WORK REQUEST:
Give again the lines of the data from its first line through the line with "li1 | 4297 | - | - |". Change nothing.

TASK MATERIAL:
• • • •
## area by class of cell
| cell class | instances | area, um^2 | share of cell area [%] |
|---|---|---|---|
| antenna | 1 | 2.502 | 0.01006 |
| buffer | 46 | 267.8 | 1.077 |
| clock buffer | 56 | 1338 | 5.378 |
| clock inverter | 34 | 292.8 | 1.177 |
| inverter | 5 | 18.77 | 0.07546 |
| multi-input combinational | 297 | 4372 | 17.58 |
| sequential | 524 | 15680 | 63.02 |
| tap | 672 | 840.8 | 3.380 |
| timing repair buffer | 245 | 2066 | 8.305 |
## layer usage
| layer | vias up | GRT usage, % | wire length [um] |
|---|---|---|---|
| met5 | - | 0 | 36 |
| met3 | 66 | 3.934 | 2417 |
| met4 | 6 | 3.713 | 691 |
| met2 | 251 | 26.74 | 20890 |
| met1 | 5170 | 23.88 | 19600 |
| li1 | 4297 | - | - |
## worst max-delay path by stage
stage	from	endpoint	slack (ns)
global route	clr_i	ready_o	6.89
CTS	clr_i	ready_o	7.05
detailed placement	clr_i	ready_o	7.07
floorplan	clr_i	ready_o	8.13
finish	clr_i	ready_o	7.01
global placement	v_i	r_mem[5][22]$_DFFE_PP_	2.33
<file path="config.mk">
export PLATFORM = sky130hd
export DESIGN_NAME = seq_det_ctrl
export DESIGN_NICKNAME = d
export VERILOG_FILES = /design/src/rtl/seq_det_ctrl.sv
export SDC_FILE = /design/constraint.sdc
export NUM_CORES = 1
export LEC_CHECK = 0
export ABC_CLOCK_PERIOD_IN_PS = 2400
export BUFFER_PORTS_ARGS = -buffer_cell sky130_fd_sc_hd__buf_2
export CORE_MARGIN = 10
export CORE_UTILIZATION = 54
export CTS_CLUSTER_SIZE = 28
export DETAILED_ROUTE_END_ITERATION = 16
export PLACE_DENSITY_LB_ADDON = 0.3
export SLEW_MARGIN = 40
export SYNTH_ARGS = -nofsm -noshare
export SYNTH_HDL_FRONTEND = slang
export SYNTH_SLANG_ARGS = --single-unit
</file>
<file path="constraint.sdc">
create_clock -name clk -period 2.4 [get_ports clk]
set_clock_uncertainty 0.2 [all_clocks]
set_input_delay 0.48 -clock clk [delete_from_list [all_inputs] [get_ports clk]]
set_output_delay 0.48 -clock clk [all_outputs]
set_load 0.05 [all_outputs]
</file>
• • • •
ANSWER TO THE EXERCISE:
## area by class of cell
| cell class | instances | area, um^2 | share of cell area [%] |
|---|---|---|---|
| antenna | 1 | 2.502 | 0.01006 |
| buffer | 46 | 267.8 | 1.077 |
| clock buffer | 56 | 1338 | 5.378 |
| clock inverter | 34 | 292.8 | 1.177 |
| inverter | 5 | 18.77 | 0.07546 |
| multi-input combinational | 297 | 4372 | 17.58 |
| sequential | 524 | 15680 | 63.02 |
| tap | 672 | 840.8 | 3.380 |
| timing repair buffer | 245 | 2066 | 8.305 |
## layer usage
| layer | vias up | GRT usage, % | wire length [um] |
|---|---|---|---|
| met5 | - | 0 | 36 |
| met3 | 66 | 3.934 | 2417 |
| met4 | 6 | 3.713 | 691 |
| met2 | 251 | 26.74 | 20890 |
| met1 | 5170 | 23.88 | 19600 |
| li1 | 4297 | - | - |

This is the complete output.